### What the exercise asks
Exactly as they stand, the data below are to be printed again.

### Data to process

From an optimization exercise on the open Yosys and OpenROAD flow, aimed at small area, a short achievable clock period and few clock cycles per item; shortcuts taken in it are not production practice.
Function was checked by simulation only, so behaviour that the tests miss may differ from the original.
Power figures rest on the tool's default switching activity, not on a simulated workload.

Design icache_top, start of the top module:
module icache_top (
    input  logic        Clk,
    input  logic        arst_n,
    input  logic        fetch_req_valid,
    input  logic [31:0] fetch_req_addr,
    input  logic        mem_credit,
    input  logic        mem_beat_valid,
    input  logic [31:0] mem_beat_data,
    output logic        fetch_rsp_valid,
    output logic [31:0] fetch_rsp_instr,
    output logic        busy,
    output logic        mem_req_valid,
    output logic [31:0] mem_req_addr
);
clock: 6.0 ns
lec_check: 0
cap_margin: 20
core_margin: 2
core_utilization: 60
cts_cluster_diameter: 80
cts_cluster_size: 30
setup_slack_margin: 3.6
slew_margin: 20
synth_memory_max_bits: 16384
run.sh (not shown) runs the stock make flow with config.mk's settings and CLKGATE_MAP_FILE= SYNTH_SCRIPT=/design/flow/synth_recipe.tcl, a recipe that flattens the netlist after the stock synthesis.
The first run completed, yet does not pass: capacitance limit, slew limit.
Testbench counts at the start, summed over its fixed seeds: cycles 16,465, fetches 12,000.
Rerun with:
--- a/flow/design.v
+++ b/flow/design.v
@@ -95,21 +95,20 @@
     output logic        fetch_rsp_valid,
     output logic [31:0] fetch_rsp_instr,
     output logic        busy,
     output logic        mem_req_valid,
     output logic [31:0] mem_req_addr
 );
     logic        dv, tv, sv, busy_q;
     logic [29:0] d_addr, t_addr, s_addr;   
     logic        accept, done, d_free, t_free;
     assign accept = fetch_req_valid && !busy_q;
-    assign busy   = busy_q;
     logic [1:0]  act;                      
     logic [27:0] fblk [2];                 
     logic [1:0]  fway [2];
     logic        fh, ft;                   
     logic [1:0]  bc;                       
     logic [7:0]  wmask;                    
     logic        lpf;                      
     logic [1:0]  lpk;
     logic [2:0]  credits;
     logic [27:0] t_blk, d_blk;
@@ -204,23 +203,21 @@
             sv              <= 1'b0;
             busy_q          <= 1'b0;
             act             <= '0;
             fh              <= 1'b0;
             ft              <= 1'b0;
             bc              <= '0;
             wmask           <= '0;
             lpf             <= 1'b0;
             lpk             <= '0;
             credits         <= '0;
-            fetch_rsp_valid <= 1'b0;
             p_valid         <= 1'b0;
-            mem_req_valid   <= 1'b0;
         end else begin
             if (d_free) dv <= tv;
             if (t_free) begin
                 tv <= sv || accept;
                 sv <= 1'b0;
             end else begin
                 sv <= sv || accept;
             end
             busy_q <= !d_free && tv && (sv || accept);
             if (mem_credit && !alloc) begin
@@ -241,42 +238,43 @@
             end
             for (int i = 0; i < 8; i++) begin
                 if (push && !r_fwd && push_pos == 3'(i)) wmask[i] <= 1'b1;
                 else if (r_beat && head_pos == 3'(i))     wmask[i] <= 1'b0;
             end
             if (push) begin
                 lpf <= push_f;
                 lpk <= k;
             end
             p_valid         <= r_beat || r_fwd || r_arr;
-            fetch_rsp_valid <= p_valid;
-            mem_req_valid   <= alloc;
         end
     end
     always_ff @(posedge Clk) begin
         if (d_free) begin
             d_addr   <= t_addr;
             d_victim_oh <= n_victim_oh;
             d_rsel   <= 32'b1 << {t_blk[2:0], t_addr[1:0]};
             d_hit_oh <= n_hit_oh;
             d_pend   <= n_pend;
             d_pf     <= n_pf;
         end
         if (t_free) t_addr <= sv ? s_addr : fetch_req_addr[31:2];
         if (!sv)    s_addr <= fetch_req_addr[31:2];
         w_row_oh <= 32'b1 << {wset_n, bc_n};
         w_way_oh <= 4'b1 << wway_n;
         req_blk  <= d_blk;          
         if (alloc) begin
             fblk[ft] <= d_blk;
             fway[ft] <= d_victim;
         end
+        busy            <= !d_free && tv && (sv || accept);
+        fetch_rsp_valid <= p_valid;
+        mem_req_valid   <= alloc;
         p_arr    <= r_arr;
         p_way_oh <= d_hit_oh;
         p_words  <= arr_rd;
         p_beat   <= mem_beat_data;
         begin
             fetch_rsp_instr <= p_arr ? (({32{p_way_oh[0]}} & p_words[0]) |
                                         ({32{p_way_oh[1]}} & p_words[1]) |
                                         ({32{p_way_oh[2]}} & p_words[2]) |
                                         ({32{p_way_oh[3]}} & p_words[3]))
                                      : p_beat;
Outcome: Now the flow finished with timing, DRC and antenna clean; power increases slightly; clock skew went down by 0.012 ns; worst setup slack improved by 0.051 ns; worst hold slack gains 0.081 ns; register-to-register slack degrades by 0.02 ns; non-clock buffer count went up by 67; first-iteration DRC count barely changes; core utilization grows by 0.35 points.
Testbench counts after the change, summed over its fixed seeds: cycles 16,465, fetches 12,000.

## separate check: timing with driven ports
How much do the figures lean on ideal ports? The routed layouts below were timed once more, with nothing changed but the port constraints.
Step 1, drivers: a clkbuf_16 drives Clk and a buf_2 each remaining input, both assumed.
Step 2 times the ports against the registers' clock, not the clock port: input delays grow and output delays shrink by t, the midpoint of the rising clock arrivals with the driver on.
a / b / c = no drivers / after step 1 / after step 2; a / b = the first two.
run | shift t [ns] | setup slack, ns | worst setup path at the end | worst slew at a driven data input, ns | cell pins on the clock port's net
the first run | 1.114 | 3.236 / 3.119 / 2.398 | input to register | 0.18 | 1
the second run | 1.079 | 3.286 / 3.258 / 2.443 | input to register | 0.23 | 1
For the second run, which loses most, drivers alone change the setup slack by -0.028 ns; drivers and shift together by -0.843 ns.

### Expected answer
From an optimization exercise on the open Yosys and OpenROAD flow, aimed at small area, a short achievable clock period and few clock cycles per item; shortcuts taken in it are not production practice.
Function was checked by simulation only, so behaviour that the tests miss may differ from the original.
Power figures rest on the tool's default switching activity, not on a simulated workload.

Design icache_top, start of the top module:
module icache_top (
    input  logic        Clk,
    input  logic        arst_n,
    input  logic        fetch_req_valid,
    input  logic [31:0] fetch_req_addr,
    input  logic        mem_credit,
    input  logic        mem_beat_valid,
    input  logic [31:0] mem_beat_data,
    output logic        fetch_rsp_valid,
    output logic [31:0] fetch_rsp_instr,
    output logic        busy,
    output logic        mem_req_valid,
    output logic [31:0] mem_req_addr
);
clock: 6.0 ns
lec_check: 0
cap_margin: 20
core_margin: 2
core_utilization: 60
cts_cluster_diameter: 80
cts_cluster_size: 30
setup_slack_margin: 3.6
slew_margin: 20
synth_memory_max_bits: 16384
run.sh (not shown) runs the stock make flow with config.mk's settings and CLKGATE_MAP_FILE= SYNTH_SCRIPT=/design/flow/synth_recipe.tcl, a recipe that flattens the netlist after the stock synthesis.
The first run completed, yet does not pass: capacitance limit, slew limit.
Testbench counts at the start, summed over its fixed seeds: cycles 16,465, fetches 12,000.
Rerun with:
--- a/flow/design.v
+++ b/flow/design.v
@@ -95,21 +95,20 @@
     output logic        fetch_rsp_valid,
     output logic [31:0] fetch_rsp_instr,
     output logic        busy,
     output logic        mem_req_valid,
     output logic [31:0] mem_req_addr
 );
     logic        dv, tv, sv, busy_q;
     logic [29:0] d_addr, t_addr, s_addr;   
     logic        accept, done, d_free, t_free;
     assign accept = fetch_req_valid && !busy_q;
-    assign busy   = busy_q;
     logic [1:0]  act;                      
     logic [27:0] fblk [2];                 
     logic [1:0]  fway [2];
     logic        fh, ft;                   
     logic [1:0]  bc;                       
     logic [7:0]  wmask;                    
     logic        lpf;                      
     logic [1:0]  lpk;
     logic [2:0]  credits;
     logic [27:0] t_blk, d_blk;
@@ -204,23 +203,21 @@
             sv              <= 1'b0;
             busy_q          <= 1'b0;
             act             <= '0;
             fh              <= 1'b0;
             ft              <= 1'b0;
             bc              <= '0;
             wmask           <= '0;
             lpf             <= 1'b0;
             lpk             <= '0;
             credits         <= '0;
-            fetch_rsp_valid <= 1'b0;
             p_valid         <= 1'b0;
-            mem_req_valid   <= 1'b0;
         end else begin
             if (d_free) dv <= tv;
             if (t_free) begin
                 tv <= sv || accept;
                 sv <= 1'b0;
             end else begin
                 sv <= sv || accept;
             end
             busy_q <= !d_free && tv && (sv || accept);
             if (mem_credit && !alloc) begin
@@ -241,42 +238,43 @@
             end
             for (int i = 0; i < 8; i++) begin
                 if (push && !r_fwd && push_pos == 3'(i)) wmask[i] <= 1'b1;
                 else if (r_beat && head_pos == 3'(i))     wmask[i] <= 1'b0;
             end
             if (push) begin
                 lpf <= push_f;
                 lpk <= k;
             end
             p_valid         <= r_beat || r_fwd || r_arr;
-            fetch_rsp_valid <= p_valid;
-            mem_req_valid   <= alloc;
         end
     end
     always_ff @(posedge Clk) begin
         if (d_free) begin
             d_addr   <= t_addr;
             d_victim_oh <= n_victim_oh;
             d_rsel   <= 32'b1 << {t_blk[2:0], t_addr[1:0]};
             d_hit_oh <= n_hit_oh;
             d_pend   <= n_pend;
             d_pf     <= n_pf;
         end
         if (t_free) t_addr <= sv ? s_addr : fetch_req_addr[31:2];
         if (!sv)    s_addr <= fetch_req_addr[31:2];
         w_row_oh <= 32'b1 << {wset_n, bc_n};
         w_way_oh <= 4'b1 << wway_n;
         req_blk  <= d_blk;          
         if (alloc) begin
             fblk[ft] <= d_blk;
             fway[ft] <= d_victim;
         end
+        busy            <= !d_free && tv && (sv || accept);
+        fetch_rsp_valid <= p_valid;
+        mem_req_valid   <= alloc;
         p_arr    <= r_arr;
         p_way_oh <= d_hit_oh;
         p_words  <= arr_rd;
         p_beat   <= mem_beat_data;
         begin
             fetch_rsp_instr <= p_arr ? (({32{p_way_oh[0]}} & p_words[0]) |
                                         ({32{p_way_oh[1]}} & p_words[1]) |
                                         ({32{p_way_oh[2]}} & p_words[2]) |
                                         ({32{p_way_oh[3]}} & p_words[3]))
                                      : p_beat;
Outcome: Now the flow finished with timing, DRC and antenna clean; power increases slightly; clock skew went down by 0.012 ns; worst setup slack improved by 0.051 ns; worst hold slack gains 0.081 ns; register-to-register slack degrades by 0.02 ns; non-clock buffer count went up by 67; first-iteration DRC count barely changes; core utilization grows by 0.35 points.
Testbench counts after the change, summed over its fixed seeds: cycles 16,465, fetches 12,000.

## separate check: timing with driven ports
How much do the figures lean on ideal ports? The routed layouts below were timed once more, with nothing changed but the port constraints.
Step 1, drivers: a clkbuf_16 drives Clk and a buf_2 each remaining input, both assumed.
Step 2 times the ports against the registers' clock, not the clock port: input delays grow and output delays shrink by t, the midpoint of the rising clock arrivals with the driver on.
a / b / c = no drivers / after step 1 / after step 2; a / b = the first two.
run | shift t [ns] | setup slack, ns | worst setup path at the end | worst slew at a driven data input, ns | cell pins on the clock port's net
the first run | 1.114 | 3.236 / 3.119 / 2.398 | input to register | 0.18 | 1
the second run | 1.079 | 3.286 / 3.258 / 2.443 | input to register | 0.23 | 1
For the second run, which loses most, drivers alone change the setup slack by -0.028 ns; drivers and shift together by -0.843 ns.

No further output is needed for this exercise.